Blood is donated from a vein. Determination of biochemical parameters allows you to evaluate everything metabolic processes, occurring in the body, as well as the function of organs and systems. Preparation: blood is donated on an empty stomach. Time and place of collection of material: before 14:00, in the clinic (electrolytes - on weekdays until 09:00).

Glucose tolerance test

Compliance with the rules of preparation for the test will allow you to obtain reliable results and correctly assess the functioning of the pancreas, and therefore prescribe adequate treatment. Preparation: You must follow the preparation guidelines and nutritional recommendations provided by your healthcare professional. The amount of carbohydrates in food should be at least 125 g per day for 3 days before the test. Physical exercise are not allowed within 12 hours before the test and during it. Time and place of collection of material: daily until 12.00, in the clinic.

Hormonal studies

Hormones are substances whose concentration in the blood changes cyclically and has daily fluctuations, so the analysis should be taken in strict accordance with physiological cycles or as recommended by your doctor. Preparation: blood is donated on an empty stomach. Time and place of collection of material: daily until 11.00, in the clinic.

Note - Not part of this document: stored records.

==> src/rtl/gbhc_pkg.sv <==
`timescale 1ns / 1ps
// Shared types and constants of the ground bin height classifier.
// No dependencies; imported by every module of the block.
package gbhc_pkg;

	// Q0.16 Gaussian weights, sigma 1
	localparam logic [15:0] W_SIDE   = 16'd17961;
	localparam logic [15:0] W_CENTER = 16'd29613;
	localparam int          Q_FRAC   = 16;

	// register reset values, millimeters
	localparam int RST_LOW_LIMIT  = -2000;
	localparam int RST_HIGH_LIMIT = -1400;
	localparam int RST_STEP_LIMIT = 400;
	localparam int RST_SENSOR     = 1700;

	localparam int CFG_IDX_BITS = 2;

	typedef enum logic [CFG_IDX_BITS-1:0] {
		REG_LOW_LIMIT  = 2'd0,
		REG_HIGH_LIMIT = 2'd1,
		REG_STEP_LIMIT = 2'd2,
		REG_SENSOR     = 2'd3
	} cfg_reg_t;

	// what the back end does with one queued window
	typedef enum logic [1:0] {
		CMD_SINGLE  = 2'd0,  // one-bin segment: one result, no neighbors
		CMD_MID     = 2'd1,  // result for the pending bin
		CMD_MID_END = 2'd2   // pending bin, then the last bin of the segment
	} cmd_kind_t;

	typedef struct packed {
		logic full;
		logic empty;
	} q_stat_t;

endpackage

==> src/rtl/gbhc_front.sv <==
`timescale 1ns / 1ps
// Front end: accepts bins, clamps heights, tracks the segment window and
// queues one command per window. Depends on gbhc_pkg.
module gbhc_front import gbhc_pkg::*; #(
	parameter int HEIGHT_BITS = 16
) (
	input  logic                          clk,
	input  logic                          arst_n,
	input  logic                          s_tvalid,
	output logic                          s_tready,
	input  logic signed [HEIGHT_BITS-1:0] min_height,
	input  logic                          segment_end,
	input  logic signed [HEIGHT_BITS-1:0] low_limit,
	input  logic signed [HEIGHT_BITS-1:0] high_limit,
	input  logic signed [HEIGHT_BITS-1:0] sensor_level,
	input  q_stat_t                       q_stat,
	output logic                          push,
	output logic [3*HEIGHT_BITS+2:0]      cmd
);

	typedef enum logic [1:0] {
		SEEN_NONE = 2'd0,
		SEEN_ONE  = 2'd1,
		SEEN_TWO  = 2'd2
	} seen_t;

	seen_t                         seen_q;
	logic signed [HEIGHT_BITS-1:0] older_q;
	logic signed [HEIGHT_BITS-1:0] pend_q;
	logic signed [HEIGHT_BITS-1:0] h;
	logic                          accept;
	cmd_kind_t                     kind;

	assign s_tready = !q_stat.full;
	assign accept   = s_tvalid && s_tready;

	always_comb begin
		priority if (min_height > low_limit && min_height < high_limit) begin
			h = min_height;
		end else if (min_height >= high_limit) begin
			h = sensor_level;
		end else begin
			h = low_limit;
		end
	end

	always_comb begin
		if (seen_q == SEEN_NONE) begin
			kind = CMD_SINGLE;
		end else if (segment_end) begin
			kind = CMD_MID_END;
		end else begin
			kind = CMD_MID;
		end
	end

	assign push = accept && (seen_q != SEEN_NONE || segment_end);
	assign cmd  = {kind, (seen_q == SEEN_TWO), older_q, pend_q, h};

	always_ff @(posedge clk or negedge arst_n) begin
		if (!arst_n) begin
			seen_q  <= SEEN_NONE;
			older_q <= '0;
			pend_q  <= '0;
		end else if (accept) begin
			if (segment_end) begin
				seen_q  <= SEEN_NONE;
				older_q <= '0;
				pend_q  <= '0;
			end else begin
				seen_q  <= (seen_q == SEEN_NONE) ? SEEN_ONE : SEEN_TWO;
				older_q <= pend_q;
				pend_q  <= h;
			end
		end
	end

endmodule
[config.mk]
export PLATFORM = sky130hd
export DESIGN_NAME = rc_line_sensor_position_flat
export DESIGN_NICKNAME = d
export VERILOG_FILES = /design/src/sv/rcls_pkg.sv /design/src/sv/rcls_if.sv /design/src/sv/rcls_control.sv /design/src/sv/rcls_datapath.sv /design/src/sv/rc_line_sensor_position.sv /design/src/flat_wrapper.sv
export SDC_FILE = /design/constraint.sdc
export NUM_CORES = 1
export LEC_CHECK = 0
export BUFFER_PORTS_ARGS = -buffer_cell sky130_fd_sc_hd__buf_2
export CAP_MARGIN = 20
export CORE_UTILIZATION = 62
export DETAILED_ROUTE_END_ITERATION = 7
export PLACE_DENSITY_LB_ADDON = 0.05
export RECOVER_POWER = 25
export SYNTH_ARGS = -nofsm -noshare
export SYNTH_HDL_FRONTEND = slang
export SYNTH_SLANG_ARGS = --single-unit
[constraint.sdc]
create_clock -name clock -period 7.4 [get_ports clock]
set_input_delay 0.74 -clock clock [delete_from_list [all_inputs] [get_ports clock]]
set_output_delay 0.74 -clock clock [all_outputs]
set_load 0.005 [all_outputs]
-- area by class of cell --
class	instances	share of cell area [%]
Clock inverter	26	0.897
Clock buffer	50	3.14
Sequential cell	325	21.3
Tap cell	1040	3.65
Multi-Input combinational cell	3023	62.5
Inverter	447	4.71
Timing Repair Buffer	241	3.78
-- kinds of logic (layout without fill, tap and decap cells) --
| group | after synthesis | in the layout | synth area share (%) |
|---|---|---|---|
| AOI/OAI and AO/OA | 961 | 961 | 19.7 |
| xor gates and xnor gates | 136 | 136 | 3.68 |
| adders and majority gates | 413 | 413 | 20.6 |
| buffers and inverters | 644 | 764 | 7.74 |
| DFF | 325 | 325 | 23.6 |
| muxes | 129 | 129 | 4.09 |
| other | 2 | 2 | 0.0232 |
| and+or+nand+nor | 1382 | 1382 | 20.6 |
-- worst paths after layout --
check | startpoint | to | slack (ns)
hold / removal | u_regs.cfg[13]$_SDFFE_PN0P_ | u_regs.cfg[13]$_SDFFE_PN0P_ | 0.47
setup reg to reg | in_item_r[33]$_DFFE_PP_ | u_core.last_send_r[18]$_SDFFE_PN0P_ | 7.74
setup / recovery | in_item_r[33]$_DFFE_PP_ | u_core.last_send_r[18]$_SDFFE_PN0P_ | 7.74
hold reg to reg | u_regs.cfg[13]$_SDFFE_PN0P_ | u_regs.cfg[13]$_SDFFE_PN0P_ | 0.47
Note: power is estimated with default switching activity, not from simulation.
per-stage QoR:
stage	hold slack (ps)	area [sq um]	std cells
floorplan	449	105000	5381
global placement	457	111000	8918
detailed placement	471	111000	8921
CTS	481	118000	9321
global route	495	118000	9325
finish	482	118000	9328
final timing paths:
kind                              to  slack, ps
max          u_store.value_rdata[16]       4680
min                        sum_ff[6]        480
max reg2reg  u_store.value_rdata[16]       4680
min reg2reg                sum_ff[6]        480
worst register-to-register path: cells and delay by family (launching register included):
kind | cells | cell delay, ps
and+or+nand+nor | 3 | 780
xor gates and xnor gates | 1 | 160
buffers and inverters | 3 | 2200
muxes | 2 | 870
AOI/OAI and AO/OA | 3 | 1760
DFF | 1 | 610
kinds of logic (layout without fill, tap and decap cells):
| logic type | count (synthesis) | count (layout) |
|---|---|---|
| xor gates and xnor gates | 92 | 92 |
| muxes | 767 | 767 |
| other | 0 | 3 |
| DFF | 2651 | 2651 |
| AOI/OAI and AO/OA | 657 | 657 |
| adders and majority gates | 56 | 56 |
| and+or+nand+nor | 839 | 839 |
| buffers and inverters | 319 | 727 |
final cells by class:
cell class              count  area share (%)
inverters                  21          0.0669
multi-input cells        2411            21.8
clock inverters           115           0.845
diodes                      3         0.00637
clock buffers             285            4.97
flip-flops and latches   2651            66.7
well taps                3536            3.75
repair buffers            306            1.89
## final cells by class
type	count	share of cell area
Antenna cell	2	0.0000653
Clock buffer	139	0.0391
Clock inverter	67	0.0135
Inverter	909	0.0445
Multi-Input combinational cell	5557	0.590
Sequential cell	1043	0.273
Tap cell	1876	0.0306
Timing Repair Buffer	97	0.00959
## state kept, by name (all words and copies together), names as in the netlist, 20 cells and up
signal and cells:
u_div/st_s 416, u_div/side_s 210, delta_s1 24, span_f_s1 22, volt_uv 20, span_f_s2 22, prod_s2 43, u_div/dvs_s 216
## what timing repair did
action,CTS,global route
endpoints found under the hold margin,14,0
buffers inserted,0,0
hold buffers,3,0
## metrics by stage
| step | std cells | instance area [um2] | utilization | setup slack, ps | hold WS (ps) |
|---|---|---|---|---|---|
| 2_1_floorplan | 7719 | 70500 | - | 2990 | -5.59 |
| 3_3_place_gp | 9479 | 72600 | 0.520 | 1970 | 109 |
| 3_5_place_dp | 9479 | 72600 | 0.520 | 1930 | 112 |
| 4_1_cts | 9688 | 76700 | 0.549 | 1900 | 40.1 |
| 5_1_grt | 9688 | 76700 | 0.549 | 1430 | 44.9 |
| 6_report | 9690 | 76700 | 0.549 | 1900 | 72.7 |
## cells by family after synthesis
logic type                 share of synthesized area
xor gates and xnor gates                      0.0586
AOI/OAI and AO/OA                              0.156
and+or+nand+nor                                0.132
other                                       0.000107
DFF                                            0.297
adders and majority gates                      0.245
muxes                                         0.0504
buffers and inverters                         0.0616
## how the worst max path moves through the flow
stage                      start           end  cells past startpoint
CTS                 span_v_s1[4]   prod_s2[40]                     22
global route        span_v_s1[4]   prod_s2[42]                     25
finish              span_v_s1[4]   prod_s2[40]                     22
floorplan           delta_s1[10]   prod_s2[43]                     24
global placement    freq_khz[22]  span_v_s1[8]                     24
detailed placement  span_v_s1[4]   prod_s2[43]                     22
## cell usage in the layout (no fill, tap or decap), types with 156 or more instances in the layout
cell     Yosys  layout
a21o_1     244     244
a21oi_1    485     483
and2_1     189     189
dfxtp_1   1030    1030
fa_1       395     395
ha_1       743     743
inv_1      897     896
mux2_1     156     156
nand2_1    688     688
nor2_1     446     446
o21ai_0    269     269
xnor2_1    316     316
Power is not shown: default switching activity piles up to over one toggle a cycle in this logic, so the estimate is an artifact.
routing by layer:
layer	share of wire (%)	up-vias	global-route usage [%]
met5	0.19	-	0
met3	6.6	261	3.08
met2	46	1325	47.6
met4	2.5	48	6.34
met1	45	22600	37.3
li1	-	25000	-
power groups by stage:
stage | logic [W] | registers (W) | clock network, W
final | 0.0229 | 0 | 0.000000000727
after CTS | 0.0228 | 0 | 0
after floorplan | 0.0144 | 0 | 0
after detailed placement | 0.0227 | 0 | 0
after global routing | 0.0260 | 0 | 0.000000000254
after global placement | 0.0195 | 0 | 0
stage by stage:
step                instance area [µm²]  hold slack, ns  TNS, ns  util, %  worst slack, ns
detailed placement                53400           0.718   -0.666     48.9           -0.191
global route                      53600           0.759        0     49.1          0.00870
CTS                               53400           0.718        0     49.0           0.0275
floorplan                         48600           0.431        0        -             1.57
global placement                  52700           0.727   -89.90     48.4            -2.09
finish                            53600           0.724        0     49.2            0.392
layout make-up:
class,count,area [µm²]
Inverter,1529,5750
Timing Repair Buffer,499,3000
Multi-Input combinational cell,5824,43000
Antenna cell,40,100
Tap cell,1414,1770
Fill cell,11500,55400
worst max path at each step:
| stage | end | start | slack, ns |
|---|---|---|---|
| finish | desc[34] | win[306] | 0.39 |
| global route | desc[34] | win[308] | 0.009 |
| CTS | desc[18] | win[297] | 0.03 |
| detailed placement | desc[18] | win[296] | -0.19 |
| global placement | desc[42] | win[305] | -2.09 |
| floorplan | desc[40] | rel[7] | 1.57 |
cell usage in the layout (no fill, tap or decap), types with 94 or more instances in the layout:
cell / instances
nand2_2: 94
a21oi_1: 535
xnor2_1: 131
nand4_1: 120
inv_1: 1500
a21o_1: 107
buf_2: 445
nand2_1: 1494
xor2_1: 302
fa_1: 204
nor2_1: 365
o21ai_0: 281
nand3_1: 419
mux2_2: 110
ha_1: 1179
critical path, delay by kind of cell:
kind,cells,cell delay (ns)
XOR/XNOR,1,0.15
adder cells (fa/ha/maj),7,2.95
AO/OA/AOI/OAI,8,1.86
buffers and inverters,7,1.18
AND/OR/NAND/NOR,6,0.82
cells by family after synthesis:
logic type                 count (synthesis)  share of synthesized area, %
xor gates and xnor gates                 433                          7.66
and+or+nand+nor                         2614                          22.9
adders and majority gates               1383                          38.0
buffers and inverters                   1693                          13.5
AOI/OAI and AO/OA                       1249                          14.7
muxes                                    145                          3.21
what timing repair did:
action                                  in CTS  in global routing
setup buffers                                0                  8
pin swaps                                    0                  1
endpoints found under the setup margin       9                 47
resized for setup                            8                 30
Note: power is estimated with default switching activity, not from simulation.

Study of the hemostasis system

Blood is donated from a vein. Preparation: blood is donated on an empty stomach. Time and place of collection of material: on weekdays until 09.00, at the clinic.

Blood group determination

Determination of antibodies to pathogens

Blood is donated from a vein. Preparation: blood is donated on an empty stomach. Time and place of collection of material: up to 14:00, in the clinic.

Hepatitis (B, C)

Blood is donated from a vein. Preparation: blood is donated on an empty stomach. Time and place of collection of material: up to 14:00, in the clinic.

RW (syphilis)

Blood is donated from a vein. Preparation: blood is donated on an empty stomach. Time and place of collection of material: up to 14:00, in the clinic.

Rapid HIV test

Blood is donated from a vein. Preparation: blood is donated on an empty stomach. Time and place of collection of material: during the day, in the clinic.